John Ulzheimer | Q&A Videos

Aug 25, 2014 | Updated Oct 18, 2015

Why carry multiple credit cards?  Is there any benefit from having credit cards from different issuers – Visa, MasterCard, American Express, and Discover?  It turns out that having many credit cards can be a great thing, not only for your ability to spend but your credit score as well.  Find out why you might want to start looking for a new card in our video with credit card expert John Ulzheimer.

Full Transcript

Hi I’m John Ulzheimer, a credit expert who contributes to Credit Card Insider.com. Today’s question is this: is there a reason to carry both a Visa and a MasterCard?  Excellent question, and it kind of goes to the root of, “how many credit cards should I have, and what type of card should I have, in other words what variety of credit cards should I have.
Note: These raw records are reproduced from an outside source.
### src/rtl/div_if.sv
// Request/result bundle between execute and the multi-cycle divide unit.
// Also carries the unit's FSM state so checkers can observe it directly.
interface div_if #(
  parameter int XLEN = 32
);
  // Valid/ready: a transfer happens on a rising clk edge where both valid and
  // ready are high. Valid must not depend combinationally on ready, and the
  // payload is only meaningful while valid is high.
  logic            start_valid;
  logic            start_ready;
  logic [1:0]      op;
  logic [XLEN-1:0] dividend;
  logic [XLEN-1:0] divisor;
  logic            res_valid;
  logic            res_ready;
  logic [XLEN-1:0] result;
  logic            busy;
  logic [1:0]      dbg_state;

  modport master (
    output start_valid, op, dividend, divisor, res_ready,
    input  start_ready, res_valid, result, busy, dbg_state
  );

  modport slave (
    input  start_valid, op, dividend, divisor, res_ready,
    output start_ready, res_valid, result, busy, dbg_state
  );
endinterface

### src/rtl/div_sequencer.sv
// RV32M DIV/DIVU/REM/REMU unit: restoring division, one quotient bit per clock,
// with single-cycle handling of divide-by-zero and signed overflow.
module div_sequencer #(
  parameter int XLEN = 32
) (
  input logic  clk,
  input logic  rst_n,
  div_if.slave bus
);
  localparam int CW = $clog2(XLEN);
  localparam logic [XLEN-1:0] MIN_NEG = {1'b1, {(XLEN-1){1'b0}}};

  typedef enum logic [1:0] {
    IDLE = 2'd0,
    CALC = 2'd1,
    DONE = 2'd2
  } state_t;

  state_t          state_q, state_d;
  logic [CW-1:0]   cnt_q;
  logic            steps_done_q;
  logic [XLEN-1:0] rem_q, quo_q, dvsr_q, result_q;
  logic            op_rem_q, sign_a_q, sign_b_q;

  logic            accept, signed_op, neg_a, neg_b, div_zero, overflow, fast;
  logic [XLEN-1:0] mag_a, mag_b, fast_res;
  logic [XLEN:0]   rem_ext;
  logic            ge;
  logic [XLEN-1:0] rem_step, quo_step, quo_fix, rem_fix, final_res;

  // Request decode and the fast-path outcomes, evaluated while in IDLE.
  always_comb begin
    accept    = bus.start_valid && (state_q == IDLE);
    signed_op = ~bus.op[0];
    neg_a     = signed_op & bus.dividend[XLEN-1];
    neg_b     = signed_op & bus.divisor[XLEN-1];
    mag_a     = neg_a ? -bus.dividend : bus.dividend;
    mag_b     = neg_b ? -bus.divisor : bus.divisor;
    div_zero  = (bus.divisor == '0);
    overflow  = signed_op && (bus.dividend == MIN_NEG) && (bus.divisor == '1);
    fast      = div_zero || overflow;
    fast_res  = '0;
    if (div_zero) begin
      fast_res = bus.op[1] ? bus.dividend : '1;
    end else if (overflow) begin
      fast_res = bus.op[1] ? '0 : MIN_NEG;
    end
  end

  // One restoring step: shift in the next dividend bit, subtract if it fits.
  always_comb begin
    rem_ext  = {rem_q, quo_q[XLEN-1]};
    ge       = rem_ext >= {1'b0, dvsr_q};
    rem_step = ge ? (rem_ext[XLEN-1:0] - dvsr_q) : rem_ext[XLEN-1:0];
    quo_step = {quo_q[XLEN-2:0], ge};
    quo_fix  = (sign_a_q ^ sign_b_q) ? -quo_q : quo_q;
    rem_fix  = sign_a_q ? -rem_q : rem_q;
    final_res = op_rem_q ? rem_fix : quo_fix;
  end

  always_comb begin
    state_d = state_q;
    case (state_q)
      IDLE: if (bus.start_valid) state_d = fast ? DONE : CALC;
      CALC: if (steps_done_q) state_d = DONE;
      DONE: if (bus.res_ready) state_d = IDLE;
      default: state_d = IDLE;
    endcase
  end

  // CALC spends XLEN cycles stepping and one more applying the sign fix-up.
  always_ff @(posedge clk) begin
    if (!rst_n) begin
      state_q      <= IDLE;
      cnt_q        <= '0;
      steps_done_q <= 1'b0;
      rem_q        <= '0;
      quo_q        <= '0;
      dvsr_q       <= '0;
      result_q     <= '0;
      op_rem_q     <= 1'b0;
      sign_a_q     <= 1'b0;
      sign_b_q     <= 1'b0;
    end else begin
      state_q <= state_d;
      case (state_q)
        IDLE: begin
          if (accept) begin
            op_rem_q     <= bus.op[1];
            sign_a_q     <= neg_a;
            sign_b_q     <= neg_b;
            rem_q        <= '0;
            quo_q        <= mag_a;
            dvsr_q       <= mag_b;
            cnt_q        <= CW'(XLEN - 1);
            steps_done_q <= 1'b0;
            if (fast) result_q <= fast_res;
          end
        end
        CALC: begin
          if (!steps_done_q) begin
            rem_q <= rem_step;
            quo_q <= quo_step;
            cnt_q <= cnt_q - CW'(1);
            if (cnt_q == '0) steps_done_q <= 1'b1;
          end else begin
            result_q     <= final_res;
            steps_done_q <= 1'b0;
          end
        end
        default: ;
      endcase
    end
  end

  assign bus.start_ready = (state_q == IDLE);
  assign bus.res_valid   = (state_q == DONE);
  assign bus.busy        = (state_q != IDLE);
  assign bus.result      = result_q;
  assign bus.dbg_state   = state_q;
endmodule

### src/flat_wrapper.sv
// flat-port wrapper written by rule: the top's interface ports become plain ports
module div_sequencer_flat 
#(
  parameter int XLEN = 32
)
  (clk, rst_n, bus_start_valid, bus_op, bus_dividend, bus_divisor, bus_res_ready, bus_start_ready, bus_res_valid, bus_result, bus_busy, bus_dbg_state);
  div_if #(.XLEN(XLEN)) bus_i ();
  input logic clk;
  input logic rst_n;
  input wire logic [$bits(bus_i.start_valid)-1:0] bus_start_valid;
  input wire logic [$bits(bus_i.op)-1:0] bus_op;
  input wire logic [$bits(bus_i.dividend)-1:0] bus_dividend;
  input wire logic [$bits(bus_i.divisor)-1:0] bus_divisor;
  input wire logic [$bits(bus_i.res_ready)-1:0] bus_res_ready;
  output wire logic [$bits(bus_i.start_ready)-1:0] bus_start_ready;
  output wire logic [$bits(bus_i.res_valid)-1:0] bus_res_valid;
  output wire logic [$bits(bus_i.result)-1:0] bus_result;
  output wire logic [$bits(bus_i.busy)-1:0] bus_busy;
  output wire logic [$bits(bus_i.dbg_state)-1:0] bus_dbg_state;
  assign bus_i.start_valid = bus_start_valid;
  assign bus_i.op = bus_op;
  assign bus_i.dividend = bus_dividend;
  assign bus_i.divisor = bus_divisor;
  assign bus_i.res_ready = bus_res_ready;
  assign bus_start_ready = bus_i.start_ready;
  assign bus_res_valid = bus_i.res_valid;
  assign bus_result = bus_i.result;
  assign bus_busy = bus_i.busy;
  assign bus_dbg_state = bus_i.dbg_state;
  div_sequencer #(.XLEN(XLEN)) u_core (.clk(clk), .rst_n(rst_n), .bus(bus_i));
endmodule
### config.mk
export PLATFORM = sky130hd
export DESIGN_NAME = div_sequencer_flat
export DESIGN_NICKNAME = d
export VERILOG_FILES = /design/src/rtl/div_if.sv /design/src/rtl/div_sequencer.sv /design/src/flat_wrapper.sv
export SDC_FILE = /design/constraint.sdc
export NUM_CORES = 1
export LEC_CHECK = 0
export ABC_CLOCK_PERIOD_IN_PS = 8700
export CORE_MARGIN = 5
export CORE_UTILIZATION = 35
export DETAILED_ROUTE_END_ITERATION = 8
export SETUP_SLACK_MARGIN = 0.3
export SYNTH_ARGS = -nofsm -noshare
export SYNTH_HDL_FRONTEND = slang
export SYNTH_SLANG_ARGS = --single-unit
### constraint.sdc
create_clock -name clk -period 8.7 [get_ports clk]
set_clock_uncertainty 0.2 [all_clocks]
set_input_delay 1.305 -clock clk [delete_from_list [all_inputs] [get_ports clk]]
set_output_delay 1.305 -clock clk [all_outputs]
set_load 0.01 [all_outputs]
==> impl_results.md, run 1 <==
- Status: complete, no violations
- Max Cap Viol: 0
- Routed Antenna Nets: 0
- Register bit total from synthesis: 139
- Die area: 0.0338 mm²
- Via density: 5.67
- Sequential power share: 0.354
- Sequential fraction of the synthesis area: 0.263
- Core Rows: 63
- Ys Warns: 0
- Post-CTS Hold Buffers: 0
- Internal power: 1.34 mW
- Htree depth: 4
- Worst R2R Path Depth: 11
- Worst Setup SP: bus_divisor[15]
- Final nets: 1,573
- Placed cells: 1,834
- Pre-CTS WS: 3.21 ns
- Fin crit period: 5.07 ns
- # DRC: 0
- Synth top area share: 0.263
- Layout cells sized above 1: 0.0589
- Synth unique cells: 79
- CORE AREA: 0.0297 mm²
- RSZ-0062 raised after global routing: false
- Cell count after synthesis: 1,411
- Most common library cell in the layout ignoring fill and taps: nor2_1
- Routed wire length: 34,200 µm
- Filler cell count: 2,998
- Post-layout util: 0.420
- Initial antenna violation count: 0
- Drt pass-1 iters: 5
- Setup TNS Final: 0 ns
- Area grow syn2layout: 18.0%
- Final WS setup: 3.63 ns
- Final HPWL DP: 25,300 µm
- Top Usage Layer GRT: met2
- Routability cong.: 0.916
- Clock share of power: 0.362
- Routed wire per std cell: 18.3 µm
- Critical Path RT: 8.82 ns
- Worst Setup Path Type: input pin to register
- Leak Pwr: 4.58 nW
- Critical Path Sink Type: register
- Startpoint types: input pin
- VDD IR max: 0.000129 V
- Async SR Flop Fraction: 0
- Synth Flop Type: dfxtp_1
- Largest net degree at the start of global routing: 77
- Skew-Pair Late Insertion Delay: 0.42 ns
- Period utilisation layout: 0.583
- Clock Pin Slew Worst Setup and Hold Paths: 0.07 ns
- Finished Cell Area: 0.0125 mm²
- Starting Density: 0.356
- CP Data Arrival Time: 5.19 ns
- Final Hold Fails: 0
- Post-route insts no fill: 1,866
- Die W: 184 µm
- Inserted Clock Buffers: 17
- First-pass GRT wire length: 53,900 µm
- Num ports: 107
- Vias in the first global route: 9,679
- GRT met1 Usage: 0.276
- Most frequent cells in the layout: 145 x nor2_1, 139 x dfxtp_1, 131 x a21oi_1
- CTS-repair resized insts: 0
- Post-synth EDFFs: 0
- Post-CTS setup buffers: 0
- Total gr overflow: 0
- Hold WS: 0.266 ns
- Syn_area_per_cell: 7.50 µm²
- Die height: 184 µm
- Root Driver: clkbuf_16
- ANT cells: 0
- Max Clk Rate: 197 MHz
- Synthesized cell area: 0.0106 mm²
- Clk sinks: 139
- Worst r2r src: u_core.dvsr_q[8]
- M2 GR Usage: 0.314
- Hold Path Stages: 2
- Final setup fails: 0
- Total GRT Usage: 0.196
- Logic gate share of total power: 0.284
- PD cells: 165 mW/mm²
- Pins Over Slew Limit: 0
- Switch share: 0.349
- Area leader, netlist: dfxtp_1
- Iteration-0 DRC Markers: 846
- CP Max Fanout: 63
- Synth area leaders: dfxtp_1 26%, xnor2_1 7.7%, a21oi_1 6.2%, nor2_1 5.2%, o21ai_0 4.9%
- Met3 GRT Util: 0.0251
- Overall Power: 2.06 mW
- PortBufs: 106
- HP Class: register to register
- Hold Crit Start: u_core.dvsr_q[13]
- Max_slew headroom: 0.235
- TritonCTS clock tree: done
- DP Area: 0.0119 mm²
- CTS max path bufs: 2
- NetSw: 0.717 mW
- Actual slew at the worst max-slew pin: 1.15 ns
- Syn Nets: 1,521
- Vias: 10,600
-- state kept, by name, indices dropped and copies added (netlist names) --
signal / flops
u_core.dvsr_q: 32
u_core.bus.result: 32
u_core.cnt_q: 5
u_core.sign_b_q: 1
u_core.sign_a_q: 1
u_core.quo_q: 32
u_core.bus.dbg_state: 2
u_core.op_rem_q: 1
u_core.steps_done_q: 1
u_core.rem_q: 32
-- path summary, 6_finish.rpt --
check | slack (ns) | endpoint
setup / recovery | 3.63 | u_core.bus.result[14]
hold / removal | 0.27 | u_core.dvsr_q[13]
setup reg to reg | 4.80 | u_core.rem_q[25]
hold reg to reg | 0.27 | u_core.dvsr_q[13]
-- power groups by stage --
stage	registers, mW	logic, mW	clock network [mW]
after floorplan	0.721	0.413	0
after global placement	0.739	0.571	0
after detailed placement	0.740	0.574	0
after CTS	0.726	0.579	0.758
after global routing	0.732	0.643	0.782
final	0.727	0.583	0.745
-- cells in the mapped netlist (all sizes together), types with 4 or more instances --
| library cell | count |
|---|---|
| nor2 | 147 |
| dfxtp | 139 |
| a21oi | 131 |
| nand2 | 125 |
| o21ai | 106 |
| xnor2 | 93 |
| clkbuf | 76 |
| inv | 73 |
| xor2 | 50 |
| a211oi | 45 |
| ha | 39 |
| nor3 | 34 |
| o211ai | 28 |
| nand3 | 26 |
| a31oi | 21 |
| o31ai | 21 |
| a311oi | 20 |
| mux2i | 18 |
| nor4 | 16 |
| a22oi | 13 |
| nand2b | 13 |
| nand4 | 13 |
| or3 | 13 |
| a21o | 12 |
| buf | 12 |
| a32oi | 11 |
| or4 | 11 |
| and3 | 10 |
| nor2b | 9 |
| and2 | 8 |
| o21a | 8 |
| o41ai | 8 |
| o21bai | 7 |
| a221oi | 5 |
| o22ai | 5 |
| nor3b | 4 |
-- logic make-up (layout without fill, tap and decap cells) --
logic type / Yosys count / count (layout) / share of synthesized area
flip-flops: 139 / 139 / 0.263
adder cells (fa/ha/maj): 40 / 40 / 0.0480
XOR/XNOR: 143 / 143 / 0.118
AND/OR/NAND/NOR: 441 / 441 / 0.200
buffers and inverters: 162 / 227 / 0.0605
multiplexers: 20 / 20 / 0.0191
AO/OA/AOI/OAI: 466 / 466 / 0.291
-- layout make-up --
cell class              count  area, µm²  share of cell area
clock inverters            14        159              0.0127
flip-flops and latches    139       2780               0.223
repair buffers            121       1170              0.0940
clock buffers              18        429              0.0344
well taps                 390        488              0.0391
multi-input cells        1110       7180               0.575
inverters                  74        279              0.0223
-- critical path: stages --
cell and delay, ns:
clkdlybuf4s50_1 0.51, or4_4 0.61, nor4_4 0.18, nand2b_1 0.13, nand3b_4 0.22, nor3_4 0.81
o21bai_2 0.30, a22o_4 0.56, o21ai_0 0.21, o221a_2 0.27
-- routing by layer --
layer | share of wire | routed length, µm | vias up
li1 | - | - | 5213
met1 | 0.47 | 16000 | 4985
met2 | 0.46 | 15700 | 352
met3 | 0.053 | 1820 | 35
met4 | 0.021 | 735 | 0
met5 | 0 | 0 | -
No activity file was read; power rests on OpenSTA's default activity.
==> run 2, diff against run 1 <==
--- a/config.mk
+++ b/config.mk
@@ -5,7 +5,7 @@
 export SDC_FILE = /design/constraint.sdc
 export NUM_CORES = 1
 export LEC_CHECK = 0
-export ABC_CLOCK_PERIOD_IN_PS = 8700
+export ABC_CLOCK_PERIOD_IN_PS = 4660
 export CORE_MARGIN = 5
 export CORE_UTILIZATION = 35
 export DETAILED_ROUTE_END_ITERATION = 8
==> constraint.sdc (replaced) <==
create_clock -name clk -period 4.66 [get_ports clk]
set_clock_uncertainty 0.2 [all_clocks]
set_input_delay 0.699 -clock clk [delete_from_list [all_inputs] [get_ports clk]]
set_output_delay 0.699 -clock clk [all_outputs]
set_load 0.01 [all_outputs]
==> run 2 against run 1 <==
- cell count rose by 0.64%
- largest power group unchanged
- routed wire length is 0.78% higher
- cell area is 0.70% higher
- global-route usage up 0.31 points
- highest routed layer unchanged
- power rose by 86%
- clock power is 83% higher
- critical endpoint is now u_core.bus.result[0]
- utilization grew 0.29 points
==> impl_results.md, run 2 (same netlist as run 1, synthesis figures left out) <==
- Status: complete, no violations
- Routability cong.: 0.914 (-0.21%)
- Sequential Area: 0.00278 mm² (unchanged)
- Routed wire length: 34,500 µm (+0.78%)
- Post-layout util: 0.423 (+0.00295)
- Most common library cell in the layout ignoring fill and taps: nor2_1
- Clock Pin Slew Worst Setup and Hold Paths: 0.06 ns (about the same)
- Num ports: 107 (unchanged)
- Drt pass-1 iters: 5 (unchanged)
- CTS-repair resized insts: 0 (unchanged)
- Most frequent cells in the layout: 145 x nor2_1, 139 x dfxtp_1, 131 x a21oi_1
- Post-route insts no fill: 1,878 (+0.64%)
- DP Area: 0.0120 mm² (+0.86%)
- Fin crit period: 3.95 ns
- CORE AREA: 0.0297 mm² (unchanged)
- Total GRT Usage: 0.199 (+0.00309)
- Pins Over Slew Limit: 0 (unchanged)
- Worst r2r src: u_core.dvsr_q[10]
- Period utilisation layout: 0.847
- Die W: 184 µm (unchanged)
- CTS max path bufs: 2 (unchanged)
- Worst path slowest cell: clkdlybuf4s50_1
- Clk sinks: 139 (unchanged)
- Routed wire per std cell: 18.4 µm (+0.14%)
- Hold WS: 0.254 ns (-0.0126 ns)
- PD cells: 303 mW/mm² (+84%)
- Root Driver: clkbuf_16
- Worst R2R End: u_core.rem_q[29]
- PortBufs: 106 (unchanged)
- Starting Density: 0.356 (unchanged)
- Core Rows: 63 (unchanged)
- Crit-path cells: clkdlybuf4s50_1, inv_1, ha_1, or4b_1, or3_1, nor3_1, nand3_1, o21bai_2, a22o_4, buf_12, nor2_1, a311oi_1
- CP Data Arrival Time: 4.08 ns (-1.11 ns)
- Initial antenna violation count: 0 (unchanged)
- Max Clk Rate: 253 MHz
- Iteration-0 DRC Markers: 807 (-4.6%)
- Hold Path Stages: 2 (unchanged)
- TritonCTS clock tree: done
- Largest net degree at the start of global routing: 61 (-21%)
- HP Class: register to register
- Placed cells: 1,846 (+0.65%)
- Final setup fails: 0 (unchanged)
- Overall Power: 3.82 mW (+86%)
- VDD IR max: 0.000255 V (+98%)
- Critical Path RT: 4.79 ns (-4.03 ns)
- Critical Path Max Stage Delay: 0.51 ns (-0.30 ns)
- WHS Endpoint: u_core.dvsr_q[13]
- Actual slew at the worst max-slew pin: 1.26 ns (+0.115 ns)
- # DRC: 0 (unchanged)
- Post-CTS Hold Buffers: 0 (unchanged)
- FF-to-FF setup slack: 0.88 ns (-3.92 ns)
- Final Hold Fails: 0 (unchanged)
- Htree depth: 4 (unchanged)
- Die area: 0.0338 mm² (unchanged)
- Hold Crit Start: u_core.dvsr_q[13]
- Pre-CTS WS: 0.313 ns (-2.90 ns)
- Critical Path Sink Type: register
- Final WS setup: 0.712 ns (-2.92 ns)
- First-pass GRT wire length: 54,900 µm (+1.8%)
- Area grow syn2layout: 18.8%
- Max_slew headroom: 0.156 (-0.0789)
- Total gr overflow: 0 (unchanged)
- Finished Cell Area: 0.0126 mm² (+0.70%)
- Final HPWL DP: 25,600 µm (+1.3%)
- Post-CTS setup buffers: 0 (unchanged)
- Via density: 5.64 (-0.51%)
- Max Cap Viol: 0 (unchanged)
- ANT cells: 0 (unchanged)
- Final nets: 1,585 (+0.76%)
- Worst R2R Path Depth: 11 (unchanged)
- Die height: 184 µm (unchanged)
- CP Max Fanout: 25 (-60%)
- Vias: 10,600 (+0.13%)
- Filler cell count: 3,042 (+1.5%)
- RSZ-0062 raised after global routing: false
- Multi-input logic area: 0.00718 mm² (unchanged)
- Vias in the first global route: 9,963 (+2.9%)
- Layout cells sized above 1: 0.0665 (+0.00759)
- Startpoint types: input pin
- Leak Pwr: 4.64 nW (+1.3%)
- Skew-Pair Late Insertion Delay: 0.43 ns (about the same)
- Setup TNS Final: 0 ns (unchanged)
- Inserted Clock Buffers: 17 (unchanged)
- Routed Antenna Nets: 0 (unchanged)
- Worst Setup Path Type: input pin to register
-- run 2: cell types whose count changed in the layout (fill, tap and decap cells not counted) --
cell,before,now
buf_12,0,1
clkinvlp_4,4,3
clkinv_4,1,2
bufinv_16,2,1
buf_4,15,26
clkbuf_8,0,1
-- run 2: final cells by class --
type,instances,share of cell area
inverters,74,0.0222
repair buffers,133,0.101
flip-flops and latches,139,0.221
clock inverters,13,0.0103
multi-input cells,1110,0.571
well taps,390,0.0388
clock buffers,19,0.0352
-- run 2: where the power goes --
group          switching, mW  leakage [nW]  internal, mW
Combinational          0.657          3.23         0.443
Clock                  0.601         0.273         0.762
Sequential            0.0920          1.14          1.26
Total                   1.35          4.64          2.47
-- run 2: routing by layer --
metal | wire [µm] | vias up | global-route usage
met1 | 16400 | 4988 | 0.282
met4 | 539 | 0 | 0.0485
li1 | - | 5237 | -
met5 | 0 | - | 0
met2 | 15900 | 336 | 0.320
met3 | 1640 | 38 | 0.0289
-- run 2: worst max-delay path by stage --
| stage | start | slack (ns) | to |
|---|---|---|---|
| after floorplan | bus_dividend[1] | 1.45 | u_core.quo_q[26] |
| after global placement | bus_dividend[0] | 0.44 | u_core.bus.result[10] |
| after detailed placement | bus_dividend[0] | 0.31 | u_core.bus.result[0] |
| after CTS | bus_dividend[0] | 0.74 | u_core.bus.result[0] |
| after global routing | bus_dividend[0] | 0.54 | u_core.bus.result[9] |
| final | bus_dividend[0] | 0.71 | u_core.bus.result[0] |
-- run 2: worst max-delay path: cells and delay by family --
kind | cells | cell delay [ns]
buf+inv | 3 | 0.83
fa+ha+maj | 1 | 0.18
simple gates | 5 | 1.52
compound gates | 3 | 0.86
In my mind the answer is clearly yes. there are still benefits to carrying different types of credit cards, and here’s why. Despite the fact that we’re in 2014 and most retailers will accept any type of method of payment, plastic, cash, check, you still will find from time to time, retailers that refuse to take certain types of credit cards. So while it’s very uncommon, yes, you may find a retailer who won’t accept your Visa, yes you may find a retailer that won’t accept your MasterCard.

I look at it this way: it’s best to have multiple credit cards and in fact I would even suggest having at least one card from all four of the major credit card issuing networks, so at least one Visa, one MasterCard, one Discover, and one American Express. This way you’re going to ensure maximum usability Because you’re always going to have a method of payment that any retailer will accept as long as they take some kind of credit card. And believe it or not having all these types of cards does not put you at risk to getting into more debt as long as you’re responsible with your usage of the plastic.

One of the benefits that you may not think about by having all these different types of credit cards is the benefit to your credit scores. Credit scoring systems like to see a lot of available credit on credit reports. In fact one of the most important measurements in your credit score is called revolving utilization or your debt to limit ratio, and let me explain how this works.

Your debt limit ratio is calculated by taking the aggregate balances on all of your credit card so add up all the balances on all of your credit cards and then divide that number by the aggregate credit limits on all of your credit cards. So if you added up the limits on all of your cards you’d have your aggregate credit limit. You divide the balance by the limit, and that yields a percentage. That percentage is called your revolving utilization or your debt to limit ratio.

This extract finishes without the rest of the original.